— About this task —
Each line from the first down to the one containing "localparam int LUN_TAG_EN = 5;" should be returned exactly as it appears below.
[[ Available data open ]]
<file path="src/ccbq_pkg.sv">
package ccbq_pkg;
   localparam int CTRL_NO_DISC = 3;
   localparam int CTRL_NO_UNDERRUN = 4;
   localparam int CTRL_NO_DATA = 5;
   localparam int CTRL_NO_ZERO_STAT = 6;
   localparam int CTRL_NO_INTR = 7;
   localparam logic [7:0] CTRL_USED_MASK = 8'hf8;
   localparam int LUN_TAG_EN = 5;
   localparam int LUN_TYPE_LO = 6;
   localparam logic [7:0] IDENT_NO_DISC = 8'h80;
   localparam logic [7:0] IDENT_DISC = 8'hc0;
   localparam logic [7:0] MSG_TAG_SIMPLE = 8'h20;
   localparam logic [7:0] MSG_TAG_HEAD = 8'h21;
   localparam logic [7:0] MSG_TAG_ORDERED = 8'h22;
   localparam logic [7:0] STAT_OK = 8'h00;
   localparam logic [7:0] STAT_UNDERRUN = 8'h12;
   localparam logic [7:0] STAT_RST_SELF = 8'h22;
   localparam logic [7:0] STAT_RST_OTHER = 8'h23;
   localparam logic [7:0] STAT_UNTAGGED_RECON = 8'h24;
   localparam logic [7:0] STAT_BDR = 8'h25;
   localparam logic [7:0] OPC_RESID_A = 8'h03;
   localparam logic [7:0] OPC_RESID_B = 8'h04;
   localparam logic [31:0] SG_ENTRY_BYTES = 32'h0000_0008;
   localparam int SG_CNT_W = 14;
   localparam logic [13:0] SG_MAX_ENTRIES = 14'h2000;
   localparam int NSLOT = 8;
   localparam int SLOT_W = 3;
   localparam int DATA_W = 32;
   localparam int FIFO_DEPTH = 32;
   typedef enum logic [2:0] {
      ST_IDLE = 3'b000,
      ST_SELECT = 3'b001,
      ST_SG_REQ = 3'b010,
      ST_SG_WAIT = 3'b011,
      ST_DATA = 3'b100,
      ST_DONE = 3'b101
   } ccbq_state_t;
endpackage : ccbq_pkg

</file>
<file path="src/ccbq_fifo.sv">
`timescale 1ns/1ps
module ccbq_fifo #(
   parameter int WIDTH = 32,
   parameter int DEPTH = 32
) (
   input wire logic clk_sys,
   input wire logic rst_b,
   input wire logic in_valid,
   output logic in_ready,
   input wire logic [WIDTH-1:0] in_data,
   output logic out_valid,
   input wire logic out_ready,
   output logic [WIDTH-1:0] out_data
);
   localparam int AW = $clog2(DEPTH);
   logic [WIDTH-1:0] mem [DEPTH];
   logic [AW-1:0] wr_ptr;
   logic [AW-1:0] rd_ptr;
   logic [AW:0] count;
   logic push;
   logic pop;

   assign in_ready = (count != (AW+1)'(DEPTH));
   assign out_valid = (count != '0);
   assign push = in_valid & in_ready;
   assign pop = out_valid & out_ready;
   assign out_data = mem[rd_ptr];

   always_ff @(posedge clk_sys) begin
      if (push) begin
         mem[wr_ptr] <= in_data;
      end
   end

   always_ff @(posedge clk_sys or negedge rst_b) begin
      if (!rst_b) begin
         wr_ptr <= '0;
         rd_ptr <= '0;
         count <= '0;
      end else begin
         if (push) begin
            wr_ptr <= (wr_ptr == AW'(DEPTH-1)) ? '0 : wr_ptr + 1'b1;
         end
         if (pop) begin
            rd_ptr <= (rd_ptr == AW'(DEPTH-1)) ? '0 : rd_ptr + 1'b1;
         end
         count <= count + (AW+1)'(push) - (AW+1)'(pop);
      end
   end
endmodule : ccbq_fifo

</file>
<file path="src/ccbq_ctrl.sv">
`timescale 1ns/1ps
module ccbq_ctrl (
   input wire logic clk_sys,
   input wire logic rst_b,
   input wire logic target_mode,
   input wire logic opt_valid,
   input wire logic [7:0] opt_no_disc,
   input wire logic auto_sense_en,
   input wire logic [7:0] sync_needed,
   input wire logic cmd_valid,
   output logic cmd_ready,
   input wire logic [7:0] cmd_opcode,
   input wire logic [7:0] cmd_control,
   input wire logic [7:0] cmd_lun_tag,
   input wire logic [2:0] cmd_target,
   input wire logic cmd_sg,
   input wire logic [31:0] cmd_data_count,
   input wire logic [31:0] cmd_data_addr,
   input wire logic [13:0] cmd_sg_entries,
   output logic [2:0] cmd_slot,
   output logic sel_valid,
   input wire logic sel_ready,
   output logic [2:0] sel_target,
   output logic [7:0] sel_identify,
   output logic sel_tag_en,
   output logic [7:0] sel_tag_msg,
   output logic [7:0] sel_tag_id,
   output logic sel_sync_neg,
   output logic sg_req_valid,
   input wire logic sg_req_ready,
   output logic [31:0] sg_req_addr,
   input wire logic sg_rsp_valid,
   input wire logic [63:0] sg_rsp_data,
   output logic dma_seg_valid,
   output logic [31:0] dma_seg_addr,
   output logic [31:0] dma_seg_len,
   input wire logic scsi_in_valid,
   output logic scsi_in_ready,
   input wire logic [31:0] scsi_in_data,
   output logic host_out_valid,
   input wire logic host_out_ready,
   output logic [31:0] host_out_data,
   input wire logic xfer_done_valid,
   input wire logic [31:0] xfer_moved,
   input wire logic [7:0] xfer_target_status,
   input wire logic recon_valid,
   input wire logic [2:0] recon_target,
   input wire logic recon_tagged,
   input wire logic [2:0] recon_tag,
   input wire logic abort_valid,
   input wire logic [2:0] abort_slot,
   input wire logic bdr_sent,
   input wire logic [2:0] bdr_target,
   input wire logic bus_reset,
   input wire logic bus_reset_self,
   input wire logic ca_valid,
   input wire logic [2:0] ca_target,
   output logic abort_msg_valid,
   output logic [2:0] abort_msg_target,
   output logic sense_req_valid,
   output logic ca_host_valid,
   output logic [2:0] ca_out_target,
   output logic cmpl_valid,
   output logic [2:0] cmpl_slot,
   output logic cmpl_aborted,
   output logic [7:0] cmpl_adapter_status,
   output logic [7:0] cmpl_target_status,
   output logic cmpl_wr_adapter_status,
   output logic cmpl_wr_target_status,
   output logic cmpl_wr_residual,
   output logic [31:0] cmpl_residual,
   output logic cmpl_irq
);
   ccbq_pkg::ccbq_state_t state;
   logic [ccbq_pkg::NSLOT-1:0] slot_valid;
   logic [ccbq_pkg::NSLOT-1:0] slot_tagged;
   logic [ccbq_pkg::NSLOT-1:0] slot_abort;
   logic [2:0] slot_target [ccbq_pkg::NSLOT];
   logic [7:0] slot_ctrl [ccbq_pkg::NSLOT];
   logic [ccbq_pkg::NSLOT-1:0] flush_pend;
   logic [ccbq_pkg::NSLOT-1:0] flush_abt;
   logic [7:0] flush_stat [ccbq_pkg::NSLOT];
   logic [ccbq_pkg::NSLOT-1:0] hit_flush;
   logic [ccbq_pkg::NSLOT-1:0] hit_abort;
   logic [ccbq_pkg::NSLOT-1:0] tag_out_here;
   logic [2:0] free_sel;
   logic free_any;
   logic [2:0] flush_sel;
   logic emit_flush;
   logic alloc;
   logic done_fire;
   logic recon_bad;
   logic abort_now;
   logic [7:0] eff_ctrl;
   logic [7:0] cur_ctrl;
   logic [7:0] cur_opcode;
   logic [2:0] cur_slot;
   logic cur_sg;
   logic [31:0] cur_addr;
   logic [31:0] expect_cnt;
   logic [13:0] sg_total;
   logic [13:0] sg_idx;
   logic [31:0] done_resid;
   logic [7:0] done_astat;
   logic [7:0] done_tstat;
   logic tag_req;
   logic [7:0] reset_stat;

   // Target mode leaves the flags without meaning; reserved bits dropped
   assign eff_ctrl = target_mode ? 8'h00 :
                     (cmd_control & ccbq_pkg::CTRL_USED_MASK);

   always_comb begin
      free_sel = 3'h0;
      free_any = 1'b0;
      flush_sel = 3'h0;
      for (int i = ccbq_pkg::NSLOT - 1; i >= 0; i--) begin
         if (!slot_valid[i] && !flush_pend[i]) begin
            free_sel = 3'(i);
            free_any = 1'b1;
         end
         if (flush_pend[i]) begin
            flush_sel = 3'(i);
         end
      end
   end

   assign cmd_ready = (state == ccbq_pkg::ST_IDLE) & free_any;
   assign alloc = cmd_valid & cmd_ready;
   assign done_fire = (state == ccbq_pkg::ST_DATA) & xfer_done_valid;
   assign recon_bad = recon_valid & !recon_tagged & (|tag_out_here);
   assign abort_now = |hit_abort;
   assign emit_flush = (|flush_pend) & (state != ccbq_pkg::ST_DONE);
   assign reset_stat = bus_reset_self ? ccbq_pkg::STAT_RST_SELF :
                       ccbq_pkg::STAT_RST_OTHER;

   for (genvar s = 0; s < ccbq_pkg::NSLOT; s++) begin : g_slot
      logic hit_rst;
      logic hit_bdr;
      logic hit_recon;
      logic hit_abt_untag;
      logic hit_abt_tag;
      assign tag_out_here[s] = slot_valid[s] & slot_tagged[s] &
                               (slot_target[s] == recon_target);
      assign hit_rst = bus_reset & slot_valid[s];
      assign hit_bdr = bdr_sent & slot_valid[s] &
                       (slot_target[s] == bdr_target);
      assign hit_recon = recon_bad & slot_valid[s] &
                         (slot_target[s] == recon_target);
      assign hit_abt_untag = abort_valid & (abort_slot == 3'(s)) &
                             slot_valid[s] & !slot_tagged[s];
      // Tagged abort only once the target brings back this nexus
      assign hit_abt_tag = recon_valid & recon_tagged &
                           (recon_tag == 3'(s)) & slot_valid[s] &
                           slot_abort[s] &
                           (slot_target[s] == recon_target);
      assign hit_abort[s] = hit_abt_untag | hit_abt_tag;
      assign hit_flush[s] = hit_rst | hit_bdr | hit_recon | hit_abort[s];

      always_ff @(posedge clk_sys or negedge rst_b) begin
         if (!rst_b) begin
            slot_valid[s] <= 1'b0;
            slot_tagged[s] <= 1'b0;
            slot_abort[s] <= 1'b0;
            slot_target[s] <= 3'h0;
            slot_ctrl[s] <= 8'h00;
         end else if (hit_flush[s]) begin
            slot_valid[s] <= 1'b0;
            slot_abort[s] <= 1'b0;
         end else if (done_fire && cur_slot == 3'(s)) begin
            slot_valid[s] <= 1'b0;
         end else if (alloc && free_sel == 3'(s)) begin
            slot_valid[s] <= 1'b1;
            slot_tagged[s] <= tag_req;
            slot_abort[s] <= 1'b0;
            slot_target[s] <= cmd_target;
            slot_ctrl[s] <= eff_ctrl;
         end else if (abort_valid && abort_slot == 3'(s) &&
                      slot_valid[s] && slot_tagged[s]) begin
            slot_abort[s] <= 1'b1;
         end
      end

      // A new mark wins over the clear of an emitted entry
      always_ff @(posedge clk_sys or negedge rst_b) begin
         if (!rst_b) begin
            flush_pend[s] <= 1'b0;
            flush_abt[s] <= 1'b0;
            flush_stat[s] <= 8'h00;
         end else if (hit_flush[s]) begin
            flush_pend[s] <= 1'b1;
            flush_abt[s] <= hit_abort[s] & !hit_rst & !hit_bdr & !hit_recon;
            flush_stat[s] <= hit_rst ? reset_stat :
                             hit_bdr ? ccbq_pkg::STAT_BDR :
                             hit_recon ? ccbq_pkg::STAT_UNTAGGED_RECON :
                             ccbq_pkg::STAT_OK;
         end else if (emit_flush && flush_sel == 3'(s)) begin
            flush_pend[s] <= 1'b0;
         end
      end
   end

   // Negotiation pending means the tag is held back for this command
   assign tag_req = cmd_lun_tag[ccbq_pkg::LUN_TAG_EN] &
                    !sync_needed[cmd_target];

   always_ff @(posedge clk_sys or negedge rst_b) begin
      if (!rst_b) begin
         sel_target <= 3'h0;
         sel_identify <= 8'h00;
         sel_tag_en <= 1'b0;
         sel_tag_msg <= 8'h00;
         sel_tag_id <= 8'h00;
         sel_sync_neg <= 1'b0;
         cmd_slot <= 3'h0;
      end else if (alloc) begin
         sel_target <= cmd_target;
         if (eff_ctrl[ccbq_pkg::CTRL_NO_DISC]) begin
            sel_identify <= ccbq_pkg::IDENT_NO_DISC;
         end else if (opt_valid && opt_no_disc[cmd_target]) begin
            sel_identify <= ccbq_pkg::IDENT_NO_DISC;
         end else begin
            sel_identify <= ccbq_pkg::IDENT_DISC | {5'h00, cmd_lun_tag[2:0]};
         end
         sel_tag_en <= tag_req;
         case (cmd_lun_tag[7:ccbq_pkg::LUN_TYPE_LO])
            2'b01: sel_tag_msg <= ccbq_pkg::MSG_TAG_HEAD;
            2'b10: sel_tag_msg <= ccbq_pkg::MSG_TAG_ORDERED;
            default: sel_tag_msg <= ccbq_pkg::MSG_TAG_SIMPLE;
         endcase
         sel_tag_id <= {5'h00, free_sel};
         sel_sync_neg <= sync_needed[cmd_target];
         cmd_slot <= free_sel;
      end
   end

   assign sel_valid = (state == ccbq_pkg::ST_SELECT);
   assign sg_req_valid = (state == ccbq_pkg::ST_SG_REQ);

   always_ff @(posedge clk_sys or negedge rst_b) begin
      if (!rst_b) begin
         state <= ccbq_pkg::ST_IDLE;
      end else if (state != ccbq_pkg::ST_IDLE && state != ccbq_pkg::ST_DONE &&
                   hit_flush[cur_slot]) begin
         state <= ccbq_pkg::ST_IDLE;
      end else begin
         case (state)
            ccbq_pkg::ST_IDLE: begin
               if (alloc) begin
                  state <= ccbq_pkg::ST_SELECT;
               end
            end
            ccbq_pkg::ST_SELECT: begin
               if (sel_ready) begin
                  state <= (cur_sg && sg_total != 14'h0) ?
                           ccbq_pkg::ST_SG_REQ : ccbq_pkg::ST_DATA;
               end
            end
            ccbq_pkg::ST_SG_REQ: begin
               if (sg_req_ready) begin
                  state <= ccbq_pkg::ST_SG_WAIT;
               end
            end
            ccbq_pkg::ST_SG_WAIT: begin
               if (sg_rsp_valid) begin
                  state <= (sg_idx + 14'h1 == sg_total) ?
                           ccbq_pkg::ST_DATA : ccbq_pkg::ST_SG_REQ;
               end
            end
            ccbq_pkg::ST_DATA: begin
               if (xfer_done_valid) begin
                  state <= ccbq_pkg::ST_DONE;
               end
            end
            ccbq_pkg::ST_DONE: state <= ccbq_pkg::ST_IDLE;
            default: state <= ccbq_pkg::ST_IDLE;
         endcase
      end
   end

   // Command context and segment list walk
   always_ff @(posedge clk_sys or negedge rst_b) begin
      if (!rst_b) begin
         cur_ctrl <= 8'h00;
         cur_opcode <= 8'h00;
         cur_slot <= 3'h0;
         cur_sg <= 1'b0;
         cur_addr <= 32'h0000_0000;
         expect_cnt <= 32'h0000_0000;
         sg_total <= 14'h0;
         sg_idx <= 14'h0;
      end else if (alloc) begin
         cur_ctrl <= eff_ctrl;
         cur_opcode <= cmd_opcode;
         cur_slot <= free_sel;
         cur_sg <= cmd_sg;
         cur_addr <= cmd_data_addr;
         expect_cnt <= cmd_sg ? 32'h0000_0000 : cmd_data_count;
         // Over-long lists are cut to the largest legal length
         sg_total <= (cmd_sg_entries > ccbq_pkg::SG_MAX_ENTRIES) ?
                     ccbq_pkg::SG_MAX_ENTRIES : cmd_sg_entries;
         sg_idx <= 14'h0;
      end else if (state == ccbq_pkg::ST_SG_WAIT && sg_rsp_valid) begin
         expect_cnt <= expect_cnt + sg_rsp_data[31:0];
         cur_addr <= cur_addr + ccbq_pkg::SG_ENTRY_BYTES;
         sg_idx <= sg_idx + 14'h1;
      end
   end

   assign sg_req_addr = cur_addr;

   always_ff @(posedge clk_sys or negedge rst_b) begin
      if (!rst_b) begin
         dma_seg_valid <= 1'b0;
         dma_seg_addr <= 32'h0000_0000;
         dma_seg_len <= 32'h0000_0000;
      end else begin
         dma_seg_valid <= 1'b0;
         if (state == ccbq_pkg::ST_SG_WAIT && sg_rsp_valid) begin
            dma_seg_valid <= !cur_ctrl[ccbq_pkg::CTRL_NO_DATA];
            dma_seg_addr <= sg_rsp_data[63:32];
            dma_seg_len <= sg_rsp_data[31:0];
         end else if (state == ccbq_pkg::ST_SELECT && sel_ready && !cur_sg) begin
            dma_seg_valid <= !cur_ctrl[ccbq_pkg::CTRL_NO_DATA];
            dma_seg_addr <= cur_addr;
            dma_seg_len <= expect_cnt;
         end
      end
   end

   // With no data the target stream is drained so the bus never hangs
   logic fifo_in_valid;
   logic fifo_in_ready;
   assign fifo_in_valid = scsi_in_valid & (state == ccbq_pkg::ST_DATA) &
                          !cur_ctrl[ccbq_pkg::CTRL_NO_DATA];
   assign scsi_in_ready = (state == ccbq_pkg::ST_DATA) &
                          (cur_ctrl[ccbq_pkg::CTRL_NO_DATA] | fifo_in_ready);

   ccbq_fifo #(
      .WIDTH(ccbq_pkg::DATA_W),
      .DEPTH(ccbq_pkg::FIFO_DEPTH)
   ) u_fifo (
      .clk_sys(clk_sys),
      .rst_b(rst_b),
      .in_valid(fifo_in_valid),
      .in_ready(fifo_in_ready),
      .in_data(scsi_in_data),
      .out_valid(host_out_valid),
      .out_ready(host_out_ready),
      .out_data(host_out_data)
   );

   always_ff @(posedge clk_sys or negedge rst_b) begin
      if (!rst_b) begin
         done_resid <= 32'h0000_0000;
         done_astat <= 8'h00;
         done_tstat <= 8'h00;
      end else if (done_fire) begin
         done_resid <= expect_cnt - xfer_moved;
         done_tstat <= xfer_target_status;
         if (xfer_moved != expect_cnt &&
             !cur_ctrl[ccbq_pkg::CTRL_NO_UNDERRUN]) begin
            done_astat <= ccbq_pkg::STAT_UNDERRUN;
         end else begin
            done_astat <= ccbq_pkg::STAT_OK;
         end
      end
   end

   always_ff @(posedge clk_sys or negedge rst_b) begin
      if (!rst_b) begin
         cmpl_valid <= 1'b0;
         cmpl_slot <= 3'h0;
         cmpl_aborted <= 1'b0;
         cmpl_adapter_status <= 8'h00;
         cmpl_target_status <= 8'h00;
         cmpl_wr_adapter_status <= 1'b0;
         cmpl_wr_target_status <= 1'b0;
         cmpl_wr_residual <= 1'b0;
         cmpl_residual <= 32'h0000_0000;
         cmpl_irq <= 1'b0;
      end else if (state == ccbq_pkg::ST_DONE) begin
         cmpl_valid <= 1'b1;
         cmpl_slot <= cur_slot;
         cmpl_aborted <= 1'b0;
         cmpl_adapter_status <= done_astat;
         cmpl_target_status <= done_tstat;
         cmpl_wr_adapter_status <= !(cur_ctrl[ccbq_pkg::CTRL_NO_ZERO_STAT] &&
                                     done_astat == 8'h00);
         cmpl_wr_target_status <= !(cur_ctrl[ccbq_pkg::CTRL_NO_ZERO_STAT] &&
                                    done_tstat == 8'h00);
         cmpl_wr_residual <= (cur_opcode == ccbq_pkg::OPC_RESID_A) ||
                             (cur_opcode == ccbq_pkg::OPC_RESID_B);
         cmpl_residual <= done_resid;
         cmpl_irq <= !cur_ctrl[ccbq_pkg::CTRL_NO_INTR];
      end else if (emit_flush) begin
         cmpl_valid <= 1'b1;
         cmpl_slot <= flush_sel;
         cmpl_aborted <= flush_abt[flush_sel];
         cmpl_adapter_status <= flush_stat[flush_sel];
         cmpl_target_status <= 8'h00;
         cmpl_wr_adapter_status <=
            !(slot_ctrl[flush_sel][ccbq_pkg::CTRL_NO_ZERO_STAT] &&
              flush_stat[flush_sel] == 8'h00);
         cmpl_wr_target_status <=
            !slot_ctrl[flush_sel][ccbq_pkg::CTRL_NO_ZERO_STAT];
         cmpl_wr_residual <= 1'b0;
         cmpl_residual <= 32'h0000_0000;
         cmpl_irq <= !slot_ctrl[flush_sel][ccbq_pkg::CTRL_NO_INTR];
      end else begin
         cmpl_valid <= 1'b0;
         cmpl_irq <= 1'b0;
      end
   end

   always_ff @(posedge clk_sys or negedge rst_b) begin
      if (!rst_b) begin
         abort_msg_valid <= 1'b0;
         abort_msg_target <= 3'h0;
      end else begin
         abort_msg_valid <= recon_bad | abort_now;
         if (recon_bad || (recon_valid && abort_now)) begin
            abort_msg_target <= recon_target;
         end else if (abort_now) begin
            abort_msg_target <= slot_target[abort_slot];
         end
      end
   end

   always_ff @(posedge clk_sys or negedge rst_b) begin
      if (!rst_b) begin
         sense_req_valid <= 1'b0;
         ca_host_valid <= 1'b0;
         ca_out_target <= 3'h0;
      end else begin
         sense_req_valid <= ca_valid & auto_sense_en;
         ca_host_valid <= ca_valid & !auto_sense_en;
         if (ca_valid) begin
            ca_out_target <= ca_target;
         end
      end
   end
endmodule : ccbq_ctrl

</file>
[[ Available data closed ]]
— Output for this exercise —
<file path="src/ccbq_pkg.sv">
package ccbq_pkg;
   localparam int CTRL_NO_DISC = 3;
   localparam int CTRL_NO_UNDERRUN = 4;
   localparam int CTRL_NO_DATA = 5;
   localparam int CTRL_NO_ZERO_STAT = 6;
   localparam int CTRL_NO_INTR = 7;
   localparam logic [7:0] CTRL_USED_MASK = 8'hf8;
   localparam int LUN_TAG_EN = 5;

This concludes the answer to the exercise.